`config.mk`:
```
export PLATFORM = sky130hd
export DESIGN_NAME = sel_bd_counter
export DESIGN_NICKNAME = d
export VERILOG_FILES = /design/src/rtl/sel_bd_counter_pkg.sv /design/src/rtl/src_pick.sv /design/src/rtl/last_detect.sv /design/src/rtl/count_core.sv /design/src/rtl/sel_bd_counter.sv
export SDC_FILE = /design/constraint.sdc
export NUM_CORES = 1
export LEC_CHECK = 0
export BUFFER_PORTS_ARGS = -buffer_cell sky130_fd_sc_hd__buf_2
export CAP_MARGIN = 20
export CORE_AREA = 8 8 45 47
export DETAILED_ROUTE_END_ITERATION = 10
export DIE_AREA = 0 0 53 55
export SKIP_CTS_REPAIR_TIMING = 1
export SYNTH_ARGS = -nofsm -noshare
export SYNTH_HDL_FRONTEND = slang
export SYNTH_SLANG_ARGS = --single-unit
```
`constraint.sdc`:
```
create_clock -name clk -period 1.9 [get_ports clk]
set_input_delay 0 -clock clk [delete_from_list [all_inputs] [get_ports clk]]
set_output_delay 0 -clock clk [all_outputs]
set_load 0.02 [all_outputs]
```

— INSTRUCTIONS FOR THE TASK —
Say, as a number only, how many lines of the data contain "constraint".

— SOLUTION FOR THIS PROBLEM —
2